Wanneer ventrikelfibrillatie binnen een paar uur na een hartaanval optreedt bij mensen die niet in shock zijn en geen hartfalen hebben, herstelt onmiddellijke cardioversie het normale ritme bij 95% van de mensen en is de prognose goed. Shock en hartfalen wijzen op ernstige schade aan de hartkamers. Als de hartkamers ernstig beschadigd zijn, heeft zelfs een snelle cardioversie slechts 30% kans van slagen en sterft 70% van de mensen die gereanimeerd worden zonder dat ze hun normale functie terugkrijgen.

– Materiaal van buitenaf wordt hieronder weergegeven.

==> config.mk <==
export PLATFORM = sky130hd
export DESIGN_NAME = lp_lane_mon
export DESIGN_NICKNAME = d
export VERILOG_FILES = /design/src/rtl/lpmon_pkg.sv /design/src/rtl/lp_line_decode.sv /design/src/rtl/lp_settle_timer.sv /design/src/rtl/lp_seq_fsm.sv /design/src/rtl/lp_lane_mon.sv
export SDC_FILE = /design/constraint.sdc
export NUM_CORES = 1
export LEC_CHECK = 0
export CORE_AREA = 8 8 45 47
export DETAILED_ROUTE_END_ITERATION = 7
export DIE_AREA = 0 0 53 55
export DONT_BUFFER_PORTS = 1
export GPL_ROUTABILITY_DRIVEN = 0
export PLACE_DENSITY = 0.69
export SLEW_MARGIN = 5
export SYNTH_ARGS = -nofsm -noshare
export SYNTH_HDL_FRONTEND = slang
export SYNTH_SLANG_ARGS = --single-unit
export TNS_END_PERCENT = 10
==> constraint.sdc <==
create_clock -name clk -period 1.5 [get_ports clk]
set_input_delay 0.15 -clock clk [delete_from_list [all_inputs] [get_ports clk]]
set_output_delay 0.15 -clock clk [all_outputs]
set_load 0.02 [all_outputs]
==> src/rtl/lpmon_pkg.sv <==
package lpmon_pkg;

    typedef enum logic [2:0] {
        LM_WAIT   = 3'd0,
        LM_STOP   = 3'd1,
        LM_REQ    = 3'd2,
        LM_SETTLE = 3'd3,
        LM_HS     = 3'd4,
        LM_EXIT   = 3'd5
    } lm_state_e;

    typedef struct packed {
        logic lvl_stop;    // 11
        logic lvl_req;     // 01
        logic lvl_bridge;  // 00
        logic lvl_odd;     // 10
    } lm_level_t;

    typedef struct packed {
        lm_state_e st;
        logic      hs;
        logic      term;
        logic      err;
    } lm_regs_t;

endpackage

==> src/rtl/lp_line_decode.sv <==
module lp_line_decode
    import lpmon_pkg::*;
(
    input  logic      dp,
    input  logic      dn,
    output lm_level_t lvl
);
    always_comb begin
        lvl            = '0;
        lvl.lvl_stop   = dp  & dn;
        lvl.lvl_req    = ~dp & dn;
        lvl.lvl_bridge = ~dp & ~dn;
        lvl.lvl_odd    = dp  & ~dn;
    end
endmodule

==> src/rtl/lp_settle_timer.sv <==
module lp_settle_timer #(
    parameter int SETTLE_W = 6
) (
    input  logic                clk,
    input  logic                rst,
    input  logic                run,
    input  logic [SETTLE_W-1:0] limit,
    output logic                done
);
    logic [SETTLE_W-1:0] cnt_d, cnt_q;

    always_comb begin
        cnt_d = '0;
        if (run) cnt_d = cnt_q + 1'b1;
    end

    always_ff @(posedge clk) begin
        if (rst) cnt_q <= '0;
        else     cnt_q <= cnt_d;
    end

    assign done = run && (cnt_q == limit);

    // every settle window starts counting from zero
    a_r4_cnt_zero_on_entry: assert property (@(posedge clk) disable iff (rst)
        $rose(run) |-> cnt_q == '0);
endmodule

==> src/rtl/lp_seq_fsm.sv <==
module lp_seq_fsm
    import lpmon_pkg::*;
(
    input  logic      clk,
    input  logic      rst,
    input  lm_level_t lvl,
    input  logic      hs_done,
    input  logic      err_clr,
    input  logic      tmr_done,
    output logic      tmr_run,
    output lm_state_e st,
    output logic      hs,
    output logic      term,
    output logic      err
);
    lm_regs_t r_d, r_q;
    logic     viol;

    always_comb begin
        r_d  = r_q;
        viol = 1'b0;
        unique case (r_q.st)
            LM_WAIT: begin
                if (lvl.lvl_stop) r_d.st = LM_STOP;
            end
            LM_STOP: begin
                if (lvl.lvl_req)                        r_d.st = LM_REQ;
                else if (lvl.lvl_odd || lvl.lvl_bridge) viol   = 1'b1;
            end
            LM_REQ: begin
                if (lvl.lvl_bridge)                   r_d.st = LM_SETTLE;
                else if (lvl.lvl_stop || lvl.lvl_odd) viol   = 1'b1;
            end
            LM_SETTLE: begin
                if (tmr_done) r_d.st = LM_HS;
            end
            LM_HS: begin
                if (hs_done) r_d.st = LM_EXIT;
            end
            LM_EXIT: begin
                if (lvl.lvl_stop)                    r_d.st = LM_STOP;
                else if (lvl.lvl_req || lvl.lvl_odd) viol   = 1'b1;
            end
            default: r_d.st = LM_WAIT;
        endcase
        if (viol) r_d.st = LM_WAIT;
        r_d.err  = (r_q.err & ~err_clr) | viol;
        r_d.hs   = (r_d.st == LM_HS);
        r_d.term = (r_d.st == LM_SETTLE) || (r_d.st == LM_HS);
    end

    always_ff @(posedge clk) begin
        if (rst) begin
            r_q.st   <= LM_WAIT;
            r_q.hs   <= 1'b0;
            r_q.term <= 1'b0;
            r_q.err  <= 1'b0;
        end else begin
            r_q <= r_d;
        end
    end

    assign tmr_run = (r_q.st == LM_SETTLE);
    assign st      = r_q.st;
    assign hs      = r_q.hs;
    assign term    = r_q.term;
    assign err     = r_q.err;

    // wait-for-stop only ever exits to stop
    a_r2_wait_exit: assert property (@(posedge clk) disable iff (rst)
        r_q.st == LM_WAIT |=> (r_q.st == LM_WAIT) || (r_q.st == LM_STOP));
    // a request is only entered from stop
    a_r3_req_after_stop: assert property (@(posedge clk) disable iff (rst)
        (r_q.st == LM_REQ) && ($past(r_q.st) != LM_REQ) |-> $past(r_q.st) == LM_STOP);
    // settle is left only when the timer says so
    a_r4_settle_hold: assert property (@(posedge clk) disable iff (rst)
        (r_q.st == LM_SETTLE) && !tmr_done |=> r_q.st == LM_SETTLE);
    // high speed begins only out of settle
    a_r4_hs_from_settle: assert property (@(posedge clk) disable iff (rst)
        $rose(r_q.hs) |-> $past(r_q.st) == LM_SETTLE);
    // a fresh error lands in wait-for-stop
    a_r7_err_to_wait: assert property (@(posedge clk) disable iff (rst)
        r_q.err && !$past(r_q.err) |-> r_q.st == LM_WAIT);
    // the error flag stays until cleared
    a_r8_err_sticky: assert property (@(posedge clk) disable iff (rst)
        r_q.err && !err_clr |=> r_q.err);
    // high speed never runs without termination
    a_r9_hs_needs_term: assert property (@(posedge clk) disable iff (rst)
        r_q.hs |-> r_q.term);
endmodule

==> src/rtl/lp_lane_mon.sv <==
module lp_lane_mon
    import lpmon_pkg::*;
#(
    parameter int SETTLE_W = 6
) (
    input  logic                clk,
    input  logic                rst,
    input  logic                lp_dp,
    input  logic                lp_dn,
    input  logic                hs_done,
    input  logic [SETTLE_W-1:0] settle_cnt,
    input  logic                err_clr,
    output logic [2:0]          state,
    output logic                hs_active,
    output logic                term_en,
    output logic                ctrl_err
);
    lm_level_t lvl;
    lm_state_e st;
    logic      tmr_run, tmr_done;

    lp_line_decode u_dec (
        .dp  (lp_dp),
        .dn  (lp_dn),
        .lvl (lvl)
    );

    lp_settle_timer #(.SETTLE_W(SETTLE_W)) u_tmr (
        .clk   (clk),
        .rst   (rst),
        .run   (tmr_run),
        .limit (settle_cnt),
        .done  (tmr_done)
    );

    lp_seq_fsm u_fsm (
        .clk      (clk),
        .rst      (rst),
        .lvl      (lvl),
        .hs_done  (hs_done),
        .err_clr  (err_clr),
        .tmr_done (tmr_done),
        .tmr_run  (tmr_run),
        .st       (st),
        .hs       (hs_active),
        .term     (term_en),
        .err      (ctrl_err)
    );

    assign state = st;
endmodule

* Word-level counts from Yosys, hierarchy flattened
Index checks and enable logic that the tools add are counted.
Cells by class: $add $sub $neg 1, equal/unequal tests 8, mux-type cells 14, bitwise operators 10, reduce and logical (&&, ||, !) cells 8
Operators by type and width (number):
- two-way mux 3 bit | 6
- case mux 3 bit (5 select lines) | 1
- == test 3 x 2 -> 1 bit, second input constant | 3
- == test 3 bit, second input constant | 3
- adder 6 x 1 -> 6 bit, second input constant | 1
- == test 6 bit | 1
- two-way mux 1 bit | 6
- bitwise AND 1 bit | 5
- logical OR 1 bit | 4
- NOT 1 bit | 4
- OR reduction 2 bit | 2
- == test 3 x 1 -> 1 bit, second input constant | 1
- logical NOT 3 bit | 1
- case mux 1 bit (3 select lines) | 1
- logical AND 1 bit | 1
- bitwise OR 1 bit | 1
Storage, ports and cells: flip-flop bits (word level) 12, input port bits 12, output and inout port bits 6, word-level logic and storage cells 46

* Longest topological paths before layout
word-level depth 9, mapped depth 6, gate-level depth less buffers 6

* By module
Synthesis repeated with hierarchy kept, for this count alone.
Second synthesis, totals: cell total of the unflattened synthesis 79, area total of the unflattened synthesis 694.4 um^2
Modules (own cells, without submodules):
- lp_seq_fsm | instances 1, cells an instance 44, area an instance 380.4 um^2
- lp_settle_timer | instances 1, cells an instance 31, area an instance 287.8 um^2
- lp_line_decode | instances 1, cells an instance 4, area an instance 26.3 um^2

* Worst setup path after synthesis
OpenSTA, ideal clock, no wires.
path kind register to register, start point register u_fsm.st[2] (netlist name), end point register u_fsm.hs (netlist name), setup time 0.087 ns, arrival time 1.412 ns, data required time 1.413 ns, path slack 0.001 ns, stages on the path, launching flop included 6, buffers on the path 1, path through dfxtp_1 -> buf_2 -> or3b_1 -> o22ai_1 -> or3_4 -> nor4b_4
On the way: cells in the longest elaborated chain, start to end 6
RTL lines:
- == test 3 x 2 -> 1 bit | line lp_seq_fsm.sv:22, lp_seq_fsm.sv:63
- logical AND 1 bit | line lp_settle_timer.sv:22 | assign done = run && (cnt_q == limit);
- two-way mux 3 bit | line lp_seq_fsm.sv:35 | if (tmr_done) r_d.st = LM_HS;
- case mux 3 bit (5 select lines) | line lp_seq_fsm.sv:22 | unique case (r_q.st)
- two-way mux 3 bit * | line lp_seq_fsm.sv:46 | if (viol) r_d.st = LM_WAIT;
- == test 3 bit * | line lp_seq_fsm.sv:48 | r_d.hs = (r_d.st == LM_HS);
Mark *: on every way between the ends. The rest lies on a longest branch, timed or not. A chain may end at the register's enable or synchronous reset.

* Final worst setup path
start point register u_fsm.st[1] (netlist name), end point register u_fsm.st[2] (netlist name)
On the way: cells in the longest elaborated chain, start to end 5
RTL lines (line):
- == test 3 x 2 -> 1 bit | lp_seq_fsm.sv:22, lp_seq_fsm.sv:63
- logical AND 1 bit | lp_settle_timer.sv:22
- two-way mux 3 bit | lp_seq_fsm.sv:35
- case mux 3 bit (5 select lines) | lp_seq_fsm.sv:22
- two-way mux 3 bit * | lp_seq_fsm.sv:46
Marked as above.

==> key figures <==
CTS
  • Longest Clk Path Bufs: 2
  • Clock transition at path regs: 70 ps
  • Clock Latency Late Sink: 270 ps
  • Post-cts resize count: 0
  • Clock sinks: 12
  • CTS tree: done
  • Setup Fix Bufs, Post-CTS: 0
  • CTS H-tree lvls: 1
  • Root cell of the clock tree: clkbuf_4
  • CTS Buf Count: 3

Layout
  • Final nets: 109
  • Layout cell share with drive strength beyond 1: between 10 and 15%
  • Design Area, Final: 818 µm²
  • Fillers: 133
  • Most common cell after layout, fill and taps aside: dfxtp_1
  • Most frequent cells in the layout: dfxtp_1 (12), nor2_1 (9), xnor2_1 (8)
  • N_diodes: 0
  • Area Overhead vs Synth: 14.9%
  • Final core occ: 59.1%

Setup path
  • Crit-path max cell delay: 460 ps
  • CP Data Required Time: 1650 ps
  • Cell family with most CP delay: simple AND/OR/NAND/NOR gates
  • Worst path cell trace: or2b_1 > nor4_1 > or3_4 > nor3_1
  • WP buf/inv: 0
  • Data arrival, critical path: 1620 ps
  • CP max stage cell: dfxtp_1
  • CP Launch Type: register
  • CP endpoint kind: register
  • Crit path max fanout: 8
  • Critical path class: register to register

Pwr
  • PD cells: 809 nW/µm²
  • Combinational cell fraction of total power: between 10% and 20%
  • Worst VDD drop: roughly 620 µV
  • Switch share: 22.8%
  • Power after layout: 662 µW
  • Internal: a little over 500 µW
  • Lkg Pwr: ~0.3 nW
  • Clk pwr share: 37.6%
  • Sequential Power Share: 50.1%
  • Net switching power: 151 µW

Yosys
  • Number of library cell types mapped by synthesis: 33
  • Net Count, Synth: between 90 and 100
  • Synth Warn #: 0
  • Post-synthesis register bit count: 12
  • Cells after Synth: a little over 80
  • Syn_area_per_cell: 8.79 µm²
  • Sequential fraction of the synthesis area: roughly a third
  • Synth Flop Type: dfxtp_1
  • Post-synth EDFFs: 0
  • Mapped Area: 712 µm²
  • Post-synthesis async set-or-reset flop share: 0%

Timing
  • Period utilization: 98.1%
  • Fin crit period: 1470 ps
  • Fin Setup TNS: 0 ps
  • Fmax: 0.680 GHz
  • Rel. slew slack: 72.4%
  • Clk_skew: 0.289 ps
  • Max-slew violations: 0
  • Hold violation total from the final report: 0
  • RSZ-0062 raised after global routing: true
  • Worst hold slack: 93.0 ps
  • Worst-Margin Slew: 409 ps
  • Setup Viol. Count Final: 0

Run status
  • Run status: completed

Routing
  • DR iter-0 viols: 12
  • DRT Wirelength: 1.45 mm
  • Post-DRT Antenna Nets: 0
  • Via/cell ratio: 5.60
  • Via count: ~600
  • Drt wl/cell: 13.5 µm
  • DRT Pass-1 Iters: 4
  • # DRC: 0

Placed design
  • Placed Area: 772 µm²
  • Final HPWL DP: roughly 1.2 mm
  • I/O Buffers: 0

Global routing
  • Antenna violations before repair: 0
  • Total gr overflow: 0
  • First-pass GRT wire length: 2.49 mm
  • Largest net degree at the start of global routing: 9
  • GRT Total Usage: 11.4%
  • Vias in the first global route: 584

Min path
  • Hold WC Path Type: input port to register

Floorplan
  • Row count: 14
  • Initial core utilization: 51.4%
  • CORE AREA: 1380 µm²
  • Die Ht: 55 µm
  • Die X: between 50 and 60 µm
  • Die footprint: 2920 µm²
  • IO Pins: 18

Run
  • Max Cap Viol: 0
[routing by layer]
| metal | GRT usage [%] | share of wire, % | vias up | wire [µm] |
|---|---|---|---|---|
| met5 | 0 | 0 | - | 0 |
| met4 | 5.17 | 0.90 | 0 | 13 |
| met3 | 5.61 | 8.4 | 2 | 122 |
| met2 | 18.4 | 45 | 17 | 651 |
| met1 | 12.4 | 46 | 274 | 659 |
| li1 | - | - | 306 | - |
[worst paths after layout]
| kind | from | to | depth (start not counted) | slack [ps] |
|---|---|---|---|---|
| worst max-delay path | u_fsm.st[1]$_SDFF_PP0_ | u_fsm.st[2]$_SDFF_PP0_ | 4 | 30 |
| worst min-delay path | err_clr | u_fsm.err$_SDFF_PP0_ | 3 | 90 |
| worst min register to register | u_tmr.cnt_q[0]$_SDFF_PP0_ | u_tmr.cnt_q[0]$_SDFF_PP0_ | 1 | 480 |
| worst max register to register | u_fsm.st[1]$_SDFF_PP0_ | u_fsm.st[2]$_SDFF_PP0_ | 4 | 30 |
[kinds of logic (layout without fill, tap and decap cells)]
group | count (synthesis) | count (layout) | synth area share, %
muxes | 1 | 1 | 1.41
buffers and inverters | 6 | 16 | 3.34
AOI/OAI and AO/OA | 15 | 15 | 13.5
DFF | 12 | 12 | 33.7
adders and majority gates | 5 | 5 | 8.79
xor gates and xnor gates | 10 | 10 | 12.3
and+or+nand+nor | 32 | 32 | 26.9
[power by group through the flow]
stage / clock (mW) / sequential, mW / combinational, mW
after global placement: 0 / 0.340 / 0.0780
final: 0.249 / 0.332 / 0.0811
after detailed placement: 0 / 0.339 / 0.0793
after floorplan: 0 / 0.342 / 0.0554
after global routing: 0.276 / 0.333 / 0.0906
after CTS: 0.259 / 0.331 / 0.0817
[area by class of cell]
type,count,area (µm²),area share [%]
multi-input combinational,63,448,54.7
sequential,12,240,29.4
timing repair buffer,7,55.1,6.73
clock buffer,4,36.3,4.43
tap,16,20.0,2.45
inverter,5,18.8,2.29
[cell usage after synthesis (all sizes together) (2+ instances only)]
| cell type | number | share of area (%) |
|---|---|---|
| nand4 | 2 | 1.8 |
| nand2 | 4 | 2.1 |
| or3 | 2 | 2.5 |
| nor2 | 9 | 4.7 |
| xnor2 | 8 | 9.8 |
| nand3 | 4 | 2.8 |
| a21oi | 5 | 3.5 |
| nand2b | 2 | 1.8 |
| dfxtp | 12 | 34 |
| inv | 5 | 2.6 |
| ha | 5 | 8.8 |
| xor2 | 2 | 2.5 |
| o21ai | 2 | 1.4 |
[sequential cells by signal, indices dropped and copies added (netlist names)]
name / flops
u_fsm.hs: 1
u_fsm.st: 3
u_fsm.term: 1
u_tmr.cnt_q: 6
u_fsm.err: 1
[what timing repair did]
action / in CTS / in global routing
endpoints found under the hold margin: 1 / 0
hold buffers: 1 / 0
setup endpoints to repair: 0 / 6
[worst reg2reg max path, cell delays in order, from the launching register on]
cell and delay [ps]:
dfxtp_1 460, or2b_1 280, nor4_1 320, or3_4 250, nor3_1 60
[per-stage QoR]
step           std cells  worst slack, ps
3_3_place_gp         102             64.8
2_1_floorplan         81             1.19
6_report             107             28.6
3_5_place_dp         102             52.2
5_1_grt              107            -58.3
4_1_cts              107             54.9
Note: power is estimated with default switching activity, not from simulation.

Mensen die met succes van ventrikelfibrilleren worden gereanimeerd en overleven, lopen een hoog risico op een nieuwe episode. Als ventrikelfibrillatie wordt veroorzaakt door een omkeerbare aandoening, wordt die aandoening behandeld. Anders wordt bij de meeste mensen operatief een implanteerbare cardioverter-defibrillator (ICD) geïmplanteerd om het probleem te verhelpen als het zich opnieuw voordoet. ICD's controleren voortdurend de snelheid en het ritme van het hart, detecteren automatisch ventrikelfibrillatie en geven een schok af om de aritmie weer in een normaal ritme om te zetten. Vaak krijgen deze mensen ook geneesmiddelen toegediend om herhaling te voorkomen.